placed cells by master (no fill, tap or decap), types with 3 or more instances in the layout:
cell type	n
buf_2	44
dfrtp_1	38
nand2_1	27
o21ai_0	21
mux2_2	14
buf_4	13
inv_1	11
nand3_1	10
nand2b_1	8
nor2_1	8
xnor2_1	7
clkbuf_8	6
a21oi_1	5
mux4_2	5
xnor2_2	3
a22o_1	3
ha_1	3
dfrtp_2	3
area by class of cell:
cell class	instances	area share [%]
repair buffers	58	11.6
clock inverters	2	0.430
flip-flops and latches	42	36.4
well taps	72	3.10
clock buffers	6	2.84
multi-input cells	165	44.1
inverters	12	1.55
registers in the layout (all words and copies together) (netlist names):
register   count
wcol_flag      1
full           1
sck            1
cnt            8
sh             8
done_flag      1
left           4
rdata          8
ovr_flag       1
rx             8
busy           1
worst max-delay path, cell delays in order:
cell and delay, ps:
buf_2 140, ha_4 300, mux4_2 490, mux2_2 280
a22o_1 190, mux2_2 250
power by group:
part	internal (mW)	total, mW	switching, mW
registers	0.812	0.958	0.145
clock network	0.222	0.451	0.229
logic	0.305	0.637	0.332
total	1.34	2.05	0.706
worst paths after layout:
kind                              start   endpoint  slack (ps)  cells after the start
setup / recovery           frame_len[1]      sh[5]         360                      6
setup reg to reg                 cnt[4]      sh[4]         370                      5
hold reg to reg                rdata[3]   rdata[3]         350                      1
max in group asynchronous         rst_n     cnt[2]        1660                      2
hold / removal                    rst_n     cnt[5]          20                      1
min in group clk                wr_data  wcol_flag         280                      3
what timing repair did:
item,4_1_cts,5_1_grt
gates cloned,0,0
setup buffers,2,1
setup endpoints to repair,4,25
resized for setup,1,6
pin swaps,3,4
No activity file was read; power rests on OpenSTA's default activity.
File: src/rtl/lvl_pkg.sv
package lvl_pkg;
   typedef enum logic [1:0] {
      M_HOLD  = 2'd0,
      M_AVG   = 2'd1,
      M_FAST  = 2'd2,
      M_CLAMP = 2'd3
   } lvl_mode_e;
endpackage

File: src/rtl/lvl_mode_ctrl.sv
module lvl_mode_ctrl
   import lvl_pkg::*;
#(
   parameter int CLAMP_BITS = 1
) (
   input  logic      clk,
   input  logic      rst_n,
   input  logic      acq_i,
   input  logic      hold_n_i,
   input  logic      stb_i,
   output lvl_mode_e mode_o
);
   localparam int CW = $clog2(CLAMP_BITS + 1);

   if (CLAMP_BITS < 1) begin : g_bad_clamp
      $error("lvl_mode_ctrl: CLAMP_BITS must be at least 1");
   end

   logic          acq_q;
   logic [CW-1:0] cnt_q;
   logic          rise;

   assign rise = acq_i & ~acq_q;

   always_comb begin
      if (acq_i) mode_o = (rise || cnt_q != '0) ? M_CLAMP : M_FAST;
      else       mode_o = hold_n_i ? M_AVG : M_HOLD;
   end

   always_ff @(posedge clk or negedge rst_n) begin
      if (!rst_n) begin
         acq_q <= 1'b0;
         cnt_q <= '0;
      end else begin
         acq_q <= acq_i;
         if (!acq_i)
            cnt_q <= '0;
         else if (rise)
            cnt_q <= stb_i ? CW'(CLAMP_BITS - 1) : CW'(CLAMP_BITS);
         else if (stb_i && cnt_q != '0)
            cnt_q <= cnt_q - 1'b1;
      end
   end

   // acquire dominates the hold control
   p_acq_wins_r7: assert property (@(posedge clk) disable iff (!rst_n)
      acq_i |-> (mode_o == M_CLAMP || mode_o == M_FAST));

   // the last clamp strobe ends clamp unless a new rise arrives
   p_clamp_bounded_r3: assert property (@(posedge clk) disable iff (!rst_n)
      (mode_o == M_CLAMP && stb_i && !rise && cnt_q == CW'(1))
      |=> (mode_o != M_CLAMP || (acq_i && !acq_q)));
endmodule

File: src/rtl/lvl_peak_det.sv
module lvl_peak_det
   import lvl_pkg::*;
#(
   parameter int W       = 16,
   parameter bit IS_POS  = 1'b1,
   parameter int FAST_SH = 1,
   parameter int AVG_SH  = 5,
   parameter int HOLD_SH = 11
) (
   input  logic                clk,
   input  logic                rst_n,
   input  logic                stb_i,
   input  lvl_mode_e           mode_i,
   input  logic signed [W-1:0] sample_i,
   input  logic signed [W-1:0] mid_i,
   output logic signed [W-1:0] pk_o
);
   localparam int XW = W + 1;

   if (FAST_SH < 1 || AVG_SH <= FAST_SH || HOLD_SH < 1) begin : g_bad_shift
      $error("lvl_peak_det: need 1 <= FAST_SH < AVG_SH and HOLD_SH >= 1");
   end

   logic signed [W-1:0]  pk_q, pk_nxt;
   logic signed [XW-1:0] diff, fast_x, avg_x;
   logic signed [W-1:0]  hold_v, clamp_v;
   logic                 capture, my_side;

   assign diff    = XW'(sample_i) - XW'(pk_q);
   assign fast_x  = XW'(pk_q) + (diff >>> FAST_SH);
   assign avg_x   = XW'(pk_q) + (diff >>> AVG_SH);
   assign hold_v  = pk_q - (pk_q >>> HOLD_SH);
   assign clamp_v = sample_i >>> 1;

   if (IS_POS) begin : g_pos
      assign capture = sample_i > pk_q;
      assign my_side = sample_i >= mid_i;
   end else begin : g_neg
      assign capture = sample_i < pk_q;
      assign my_side = sample_i < mid_i;
   end

   always_comb begin
      pk_nxt = pk_q;
      unique case (mode_i)
         M_CLAMP: pk_nxt = clamp_v;
         M_FAST:  if (capture) pk_nxt = W'(fast_x);
         M_AVG:   if (my_side) pk_nxt = W'(avg_x);
         M_HOLD:  pk_nxt = hold_v;
         default: pk_nxt = pk_q;
      endcase
   end

   always_ff @(posedge clk or negedge rst_n) begin
      if (!rst_n)     pk_q <= '0;
      else if (stb_i) pk_q <= pk_nxt;
   end

   assign pk_o = pk_q;

   function automatic logic [W:0] mag(input logic signed [W-1:0] v);
      logic signed [W:0] e;
      e = XW'(v);
      return (e < 0) ? -e : e;
   endfunction

   // no strobe, no movement
   p_idle_stable_r8: assert property (@(posedge clk) disable iff (!rst_n)
      !stb_i |=> $stable(pk_o));

   // hold never grows the magnitude
   p_hold_shrink_r6: assert property (@(posedge clk) disable iff (!rst_n)
      (stb_i && mode_i == M_HOLD) |=> mag(pk_o) <= mag($past(pk_o)));

   // fast mode only pushes the peak outward
   if (IS_POS) begin : g_mono_pos
      p_fast_mono_r4: assert property (@(posedge clk) disable iff (!rst_n)
         (stb_i && mode_i == M_FAST) |=> pk_o >= $past(pk_o));
   end else begin : g_mono_neg
      p_fast_mono_r4: assert property (@(posedge clk) disable iff (!rst_n)
         (stb_i && mode_i == M_FAST) |=> pk_o <= $past(pk_o));
   end
endmodule

File: src/rtl/lvl_tracker.sv
module lvl_tracker
   import lvl_pkg::*;
#(
   parameter int W          = 16,
   parameter int CLAMP_BITS = 1,
   parameter int FAST_SH    = 1,
   parameter int AVG_SH     = 5,
   parameter int HOLD_SH    = 11
) (
   input  logic                clk,
   input  logic                rst_n,
   input  logic signed [W-1:0] sample_i,
   input  logic                bit_stb_i,
   input  logic                dc_acq_i,
   input  logic                hold_n_i,
   output logic signed [W-1:0] pos_pk_o,
   output logic signed [W-1:0] neg_pk_o,
   output logic signed [W-1:0] thresh_o
);
   localparam int XW = W + 1;

   if (W < 4) begin : g_bad_width
      $error("lvl_tracker: W must be at least 4");
   end

   lvl_mode_e           mode;
   logic signed [W-1:0] pk [2];
   logic signed [XW-1:0] sum;
   logic signed [W-1:0] mid, thr_q;

   lvl_mode_ctrl #(.CLAMP_BITS(CLAMP_BITS)) u_ctrl (
      .clk      (clk),
      .rst_n    (rst_n),
      .acq_i    (dc_acq_i),
      .hold_n_i (hold_n_i),
      .stb_i    (bit_stb_i),
      .mode_o   (mode)
   );

   assign sum = XW'(pk[0]) + XW'(pk[1]);
   assign mid = W'(sum >>> 1);

   for (genvar i = 0; i < 2; i++) begin : g_det
      lvl_peak_det #(
         .W       (W),
         .IS_POS  (i == 0),
         .FAST_SH (FAST_SH),
         .AVG_SH  (AVG_SH),
         .HOLD_SH (HOLD_SH)
      ) u_det (
         .clk      (clk),
         .rst_n    (rst_n),
         .stb_i    (bit_stb_i),
         .mode_i   (mode),
         .sample_i (sample_i),
         .mid_i    (mid),
         .pk_o     (pk[i])
      );
   end

   always_ff @(posedge clk or negedge rst_n) begin
      if (!rst_n)         thr_q <= '0;
      else if (bit_stb_i) thr_q <= mid;
   end

   assign pos_pk_o = pk[0];
   assign neg_pk_o = pk[1];
   assign thresh_o = thr_q;

   // a clamp strobe leaves both peaks equal
   p_clamp_equal_r2: assert property (@(posedge clk) disable iff (!rst_n)
      (bit_stb_i && mode == M_CLAMP) |=> pos_pk_o == neg_pk_o);

   // averaging moves at most one of the two peaks per strobe
   p_avg_one_side_r5: assert property (@(posedge clk) disable iff (!rst_n)
      (bit_stb_i && mode == M_AVG)
      |=> (pos_pk_o == $past(pos_pk_o) || neg_pk_o == $past(neg_pk_o)));

   // the threshold only moves on a strobe
   p_thr_idle_r9: assert property (@(posedge clk) disable iff (!rst_n)
      !bit_stb_i |=> $stable(thresh_o));
endmodule

File: config.mk
export PLATFORM = sky130hd
export DESIGN_NAME = lvl_tracker
export DESIGN_NICKNAME = d
export VERILOG_FILES = /design/src/rtl/lvl_pkg.sv /design/src/rtl/lvl_mode_ctrl.sv /design/src/rtl/lvl_peak_det.sv /design/src/rtl/lvl_tracker.sv
export SDC_FILE = /design/constraint.sdc
export NUM_CORES = 1
export LEC_CHECK = 0
export CORE_AREA = 2 2 151 153
export CTS_CLUSTER_DIAMETER = 120
export DETAILED_ROUTE_END_ITERATION = 8
export DIE_AREA = 0 0 153 155
export DONT_BUFFER_PORTS = 1
export SLEW_MARGIN = 20
export SYNTH_ARGS = -nofsm -noshare
export SYNTH_HDL_FRONTEND = slang
export SYNTH_SLANG_ARGS = --single-unit
File: constraint.sdc
create_clock -name clk -period 12.4 [get_ports clk]
set_input_delay 0 -clock clk [delete_from_list [all_inputs] [get_ports clk]]
set_output_delay 0 -clock clk [all_outputs]
set_load 0.005 [all_outputs]
* Yosys cells after proc, flatten, opt, wreduce, memory -nomap -nowiden
Cells that the tools add are included.
Storage, ports and cells: flip-flop bits (word level) 50, input port bits 21, output and inout bits 48, logic and storage cells 47
Cells by class: add/subtract/negate cells 10, order comparisons 4, equal/unequal tests 8, muxes and demuxes 13, bitwise gates (word level) 2, reductions and logical operators 5
Operators with widths (number):
- $pmux W16 S4 | 2
- $mux W16 | 4
- $sub A16 B16 Y17 | 2
- $add A16 B12 Y16 | 2
- $add A16 B16 Y16 | 2
- $lt A16 B16 Y1 | 2
- $sub A16 B5 Y16 | 2
- $add A16 B16 Y17 | 1
- $ge A16 B16 Y1 | 1
- $gt A16 B16 Y1 | 1
- $ne A2 B1 Y1 const B | 4
- $mux W1 | 6
- $reduce_and A3 Y1 | 2
- $eq A2 B2 Y1 const B | 2
- $ne A3 B1 Y1 const B | 1
- $eq A2 B1 Y1 const B | 1
- $logic_not A2 Y1 | 1
- $mux W2 | 1
- $and A1 B1 Y1 | 1
- $logic_and A1 B1 Y1 | 1
- $logic_or A1 B1 Y1 | 1
- $not A1 Y1 | 1
- $sub A1 B1 Y1 const B | 1

* Longest topological paths before layout
depth in word-level cells 8, mapped depth 26, mapped depth without buffers 26

* Modules after synthesis
A second synthesis with hierarchy kept.
Second synthesis, totals: cells, all modules 1103, area total of the unflattened synthesis 8341.8 sq um
Modules (own cells, without submodules):
- lvl_peak_det at g_det[0].u_det | instances 1, cells each 489, area each 3515.9 sq um, seq. area each 400.4 sq um
- lvl_peak_det at g_det[1].u_det | instances 1, cells each 442, area each 3268.1 sq um, seq. area each 400.4 sq um
- lvl_tracker | instances 1, cells each 165, area each 1465.2 sq um, seq. area each 400.4 sq um
- lvl_mode_ctrl | instances 1, cells each 7, area each 92.6 sq um, seq. area each 50.0 sq um

* Least setup slack after synthesis
Ideal clock, no wire load.
path kind flip-flop to flip-flop, from register g_det[0].u_det.pk_q[1], to register g_det[1].u_det.pk_q[15], library setup time 0.142 ns, arrival time 5.058 ns, required time 12.258 ns, path slack 7.199 ns, stages on the path, launching flop included 23, path buffers 2, clock period less this slack 5.201 ns, cell sequence dfrtp_1 -> fa_1 -> a21o_1 -> a21oi_1 -> o21bai_1 -> a21oi_1 -> o21ai_0 -> a21oi_1 -> nor2b_1 -> o31ai_1 -> a21oi_1 -> o21ai_0 -> a31oi_1 -> ha_1 -> or3b_2 -> a2111oi_0 -> o21ai_0 -> o221ai_1 -> a21oi_1 -> o21ai_0 -> clkbuf_1 -> clkbuf_1 -> o221ai_1
On the way: longest elaborated chain between the ends 4
Ends and longest elaborated chain:
- start, declared | line lvl_peak_det.sv:24 | logic signed [W-1:0] pk_q, pk_nxt;
- start signal, assigned | line lvl_peak_det.sv:56 | else if (stb_i) pk_q <= pk_nxt;
- $add A16 B16 Y17 | line lvl_tracker.sv:40 | assign sum = XW'(pk[0]) + XW'(pk[1]);
- $lt A16 B16 Y1 | line lvl_peak_det.sv:40 | assign my_side = sample_i < mid_i;
- $ne A2 B1 Y1 (no source line)
- $reduce_and A3 Y1 (no source line)
- end signal, assigned | line lvl_peak_det.sv:56
- end, declared | line lvl_peak_det.sv:24
No other way between the ends. A chain may end at the register's enable or synchronous reset.

* Final worst setup path
from register g_det[0].u_det.pk_q[0], to register g_det[0].u_det.pk_q[0]
On the way: longest elaborated chain between the ends 4, elaborated cells between the ends (all ways) 13, classes of those cells add/sub (5); order compare (2); eq/ne (2); mux (3); reduce/logical (1)
Ends and longest elaborated chain:
- $sub A16 B16 Y17 / $add A16 B16 Y17 (equally long branches) | line lvl_peak_det.sv:29, lvl_tracker.sv:40
- $add A16 B12 Y16, or another cell as far along | line lvl_peak_det.sv:31 | assign avg_x = XW'(pk_q) + (diff >>> AVG_SH);
- $mux W16, or another cell as far along | line lvl_peak_det.sv:48 | M_AVG: if (my_side) pk_nxt = W'(avg_x);
- $pmux W16 S4 / $reduce_and A3 Y1 (equally long branches)
Several ways; a longest one is shown, not always the timed one. The select of a mux whose other input is x is not followed.

==> metrics list <==
* Worst R2R End: g_det[0].u_det.pk_o[0]
- The wire-length estimate of the detail-placed layout is 19030 um.
- Chip Width: 153 um
* Final number of setup-violating endpoints: 0
- In this run the most critical hold path is launched from sample_i[4].
* Crit path kind: register to register
* Vias: 7042
- Max Freq: ~160 MHz
- The later pin in the worst-skew pair is clocked with a latency of 0.29 ns.
* Class of the most critical hold timing path: input port to register
- Max-slew headroom at the worst pin: 0.2923
* Via count of the first global-routing pass: 6660
- Nature of the critical path endpoint: register
* Sum Neg Setup Slack: 0 ns
- In the final routed layout, each cell accounts on average for 18.60 um.
- Total stage count of the critical path: 23
- Most used cell along the critical path: sky130_fd_sc_hd__a21oi_1
- Once placement finished, the instance area stood at 7871 sq um.
- Cell row count: 55
* Weighted congestion at the end of routability-driven global placement: a little under 0.9
- Of all flip-flops after synthesis, the portion carrying an async set or reset was 1.000.
* Post-CTS setup buffers: 0
- The most used flip-flop cell after synthesis is sky130_fd_sc_hd__dfrtp_1.
- Number of cells upsized or downsized after cts: 0
- Yosys mapped a number of flops with a built-in enable equal to 0.
- The worst register-to-register path has a depth of 23.
* Share of the synthesized area in the top cell type: 0.1643
- Yosys attributes the largest share of cell area to sky130_fd_sc_hd__dfrtp_1, sky130_fd_sc_hd__ha_1, sky130_fd_sc_hd__xnor2_1, sky130_fd_sc_hd__a21oi_1, sky130_fd_sc_hd__o21ai_0.
- Yosys instantiated no cell more often than sky130_fd_sc_hd__a21oi_1.
- On the worst path, the slowest cell contributes a delay of about 0.47 ns.
* Kind of start point of the critical path: register
- Post-synthesis sequential area ratio: 0.1643
- For this configuration, the core starts out at a cell density of 0.3425.
* Total wirelength of the detailed-routed design: 23570 um
- Deepest clock path buffer count: 2
- Buffer cell driving the clock tree root: sky130_fd_sc_hd__clkbuf_16
- At the end of the flow the core is filled with cells to 0.3653.
- The number of antenna violations at the first check in global routing was 2.
- Walking the worst path, the cells encountered are inv_1 -> nor2_1 -> fa_1 -> a21o_1 -> a21oi_1 -> o21bai_1 -> a21oi_1 -> o21ai_0 -> a21oi_1 -> nor2b_1 -> o31ai_1 -> a21oi_1 -> o21ai_0 -> a31oi_1 -> ha_1 -> or3b_2 -> a2111oi_0 -> o21ai_0 -> o221ai_1 -> a21oi_1 -> o21ai_2 -> buf_4 -> mux2_2.
- WP data required: 12.58 ns
* Unrepaired setup endpoints after global routing: false
* Leading post-synthesis cells by instance count: sky130_fd_sc_hd__a21oi_1, sky130_fd_sc_hd__ha_1, sky130_fd_sc_hd__nand2_1, sky130_fd_sc_hd__nor2_1, sky130_fd_sc_hd__o21ai_0
* Wire length of the first global-routing pass: 37430 um
- Crit path buf inv count: 2
- The slowest stage of the critical path belongs to the cell sky130_fd_sc_hd__or3b_2.
- Area growth from synthesis to layout: 6.656%
- In this run the cell area of the synthesized design comes to 7614 sq um.
- Transition at the pin with the smallest max-transition slack: 1.052 ns
- The net count of the finished layout is 1103.
- Combined global-route utilization of all metal layers: 0.1970
* Die Y-Extent: between 150 and 200 um
- The repair_antennas step left the layout with diodes totalling 0.
* Number of storage elements in the synthesis netlist: 50
- Status: finished clean
- Critical path peak fanout: 23
- Minimum clock period: 6.098 ns
- Fraction of the cycle the final worst path needs: 0.4917
- Among cell families on the critical path, the largest total delay comes from compound AO/OA/AOI/OAI gates.
- STA puts the critical path data arrival time at 6.28 ns.
* Number of instances in the synthesized netlist: 998
* Skew final: 0.005748 ns
- Hold worst-path end: g_det[0].u_det.pk_o[3]
* Maximum number of pins on one net before global-route repair: 55
- Counting the buffers created by CTS gives 5.
- Total overflow reported by the global router: 0
- Counting every sink on the clock net gives 50.
- Once detail routing completed, the nets flagged for antenna violations numbered 0.
- Along the worst hold path, the cell count comes to 3.
- Mapped Nets: 1120
- Placeable core region: around 22000 sq um
* Total Die Area: 23720 sq um
* Detailed-router iteration count before antenna repair: 4
- Fraction of layout instances using a drive strength above 1: 0.05601
- Routed via count divided by cell count: 5.558
- Crit Reg-Reg Startpoint: g_det[0].u_det.pk_o[0]
- Reg clk slew, reported paths: around 0.07 ns
- PortBufs: 0
- Yosys printed 0 warnings.
- The hold violation count in the final report is 0.
- For this block, the initial DRC count from the detailed router was 567.
- The tool flagged a number of max-cap violations equal to 0.
- Average cell area after synthesis: 7.629 sq um
* DRC Markers: 0
* Post-layout instance area: 8120 sq um
- Synth area leader: sky130_fd_sc_hd__dfrtp_1
* Count of different cell masters after synthesis: 82
- Total I/O pin count: 69
- # H-tree levels: 2
- Total count of max-transition violations in the final report: 0
- TritonCTS built the clock tree.
* FF-to-FF setup slack: about 6.3 ns
## registers in the layout (all words and copies together), names as in the netlist
name	flops
u_ctrl.acq_q	1
u_ctrl.cnt_q	1
g_det.u_det.pk_o	32
thresh_o	16
## stage by stage
stage	cells	setup slack [ns]	hold WS, ns
after floorplan	998	7.199	-0.2956
after global placement	1251	6.546	-0.2941
after detailed placement	1251	6.452	-0.2944
after CTS	1267	6.418	0.001920
after global routing	1267	5.672	0.01230
final	1267	6.302	0.01064
## cell type report
cell class	count	area, sq um
Sequential cell	50	1251
Timing Repair Buffer	11	120.1
Clock inverter	2	12.51
Inverter	68	255.2
Tap cell	285	356.6
Fill cell	2331	14110
Clock buffer	6	138.9
Multi-Input combinational cell	845	5986
## repair_timing
action,4_1_cts,5_1_grt
endpoints found under the setup margin,0,0
hold endpoints to repair,63,0
hold buffers,8,0
## logic make-up (layout without fill, tap and decap cells)
group	after synthesis	count (layout)	share of synthesized area
flip-flops	50	50	0.1643
multiplexers	18	18	0.02514
AO/OA/AOI/OAI	301	301	0.2578
AND/OR/NAND/NOR	325	325	0.2130
adder cells (fa/ha/maj)	101	101	0.1709
buffers and inverters	103	87	0.05078
XOR/XNOR	100	100	0.1180
## worst register-to-register path, stage by stage (launching register included)
cell and delay [ns]:
sky130_fd_sc_hd__dfrtp_1 0.45, sky130_fd_sc_hd__inv_1 0.11, sky130_fd_sc_hd__nor2_1 0.06, sky130_fd_sc_hd__fa_1 0.40
sky130_fd_sc_hd__a21o_1 0.19, sky130_fd_sc_hd__a21oi_1 0.24, sky130_fd_sc_hd__o21bai_1 0.10, sky130_fd_sc_hd__a21oi_1 0.22
sky130_fd_sc_hd__o21ai_0 0.12, sky130_fd_sc_hd__a21oi_1 0.24, sky130_fd_sc_hd__nor2b_1 0.09, sky130_fd_sc_hd__o31ai_1 0.46
sky130_fd_sc_hd__a21oi_1 0.16, sky130_fd_sc_hd__o21ai_0 0.41, sky130_fd_sc_hd__a31oi_1 0.16, sky130_fd_sc_hd__ha_1 0.37
sky130_fd_sc_hd__or3b_2 0.47, sky130_fd_sc_hd__a2111oi_0 0.34, sky130_fd_sc_hd__o21ai_0 0.14, sky130_fd_sc_hd__o221ai_1 0.28
sky130_fd_sc_hd__a21oi_1 0.13, sky130_fd_sc_hd__o21ai_2 0.17, sky130_fd_sc_hd__buf_4 0.34, sky130_fd_sc_hd__mux2_2 0.38
## layout by cell type (no fill, tap or decap), types with 8 or more instances in the layout
master / count
sky130_fd_sc_hd__inv_1: 68
sky130_fd_sc_hd__mux2_2: 9
sky130_fd_sc_hd__a31oi_1: 10
sky130_fd_sc_hd__o21ai_0: 72
sky130_fd_sc_hd__xnor2_1: 58
sky130_fd_sc_hd__nand2_1: 87
sky130_fd_sc_hd__nor2b_1: 16
sky130_fd_sc_hd__a211oi_1: 14
sky130_fd_sc_hd__o21a_1: 11
sky130_fd_sc_hd__mux2i_1: 9
sky130_fd_sc_hd__nand2b_1: 13
sky130_fd_sc_hd__xor2_1: 39
sky130_fd_sc_hd__dfrtp_1: 50
sky130_fd_sc_hd__o211ai_1: 8
sky130_fd_sc_hd__ha_1: 96
sky130_fd_sc_hd__a21o_1: 23
sky130_fd_sc_hd__nor4_1: 10
sky130_fd_sc_hd__and3_1: 9
sky130_fd_sc_hd__nand3_1: 21
sky130_fd_sc_hd__nor3_1: 27
sky130_fd_sc_hd__a21oi_1: 97
sky130_fd_sc_hd__nor2_1: 87
## how the worst max path moves through the flow
stage / startpoint / endpoint / slack, ns
5_1_grt: g_det[0].u_det.pk_o[0] / g_det[0].u_det.pk_o[0] / 5.67
4_1_cts: g_det[1].u_det.pk_o[0] / g_det[0].u_det.pk_o[0] / 6.42
3_3_place_gp: g_det[0].u_det.pk_o[0] / g_det[0].u_det.pk_o[0] / 6.55
6_report: g_det[0].u_det.pk_o[0] / g_det[0].u_det.pk_o[0] / 6.30
3_5_place_dp: g_det[1].u_det.pk_o[0] / g_det[0].u_det.pk_o[0] / 6.45
2_1_floorplan: g_det[0].u_det.pk_o[1] / g_det[1].u_det.pk_o[15] / 7.20
## layer usage
metal  vias to the layer above  global-route usage  wire length, um
li1                       3566                   -                -
met1                      3278              0.2850            11520
met2                       175              0.3009             9977
met3                        23             0.05320             1805
met4                         0             0.02557              269
met5                         -                   0                0
Power is not shown: default switching activity piles up to over one toggle a cycle in this logic, so the estimate is an artifact.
--------
▶ **WHAT YOU SHOULD DO**: In the entries above, find the line holding "- Once placement" and the line holding "- The number", then retype exactly those two lines and every line between them, and nothing else.

▶ **RESPONSE BOX**:
- Once placement finished, the instance area stood at 7871 sq um.
- Cell row count: 55
* Weighted congestion at the end of routability-driven global placement: a little under 0.9
- Of all flip-flops after synthesis, the portion carrying an async set or reset was 1.000.
* Post-CTS setup buffers: 0
- The most used flip-flop cell after synthesis is sky130_fd_sc_hd__dfrtp_1.
- Number of cells upsized or downsized after cts: 0
- Yosys mapped a number of flops with a built-in enable equal to 0.
- The worst register-to-register path has a depth of 23.
* Share of the synthesized area in the top cell type: 0.1643
- Yosys attributes the largest share of cell area to sky130_fd_sc_hd__dfrtp_1, sky130_fd_sc_hd__ha_1, sky130_fd_sc_hd__xnor2_1, sky130_fd_sc_hd__a21oi_1, sky130_fd_sc_hd__o21ai_0.
- Yosys instantiated no cell more often than sky130_fd_sc_hd__a21oi_1.
- On the worst path, the slowest cell contributes a delay of about 0.47 ns.
* Kind of start point of the critical path: register
- Post-synthesis sequential area ratio: 0.1643
- For this configuration, the core starts out at a cell density of 0.3425.
* Total wirelength of the detailed-routed design: 23570 um
- Deepest clock path buffer count: 2
- Buffer cell driving the clock tree root: sky130_fd_sc_hd__clkbuf_16
- At the end of the flow the core is filled with cells to 0.3653.
- The number of antenna violations at the first check in global routing was 2.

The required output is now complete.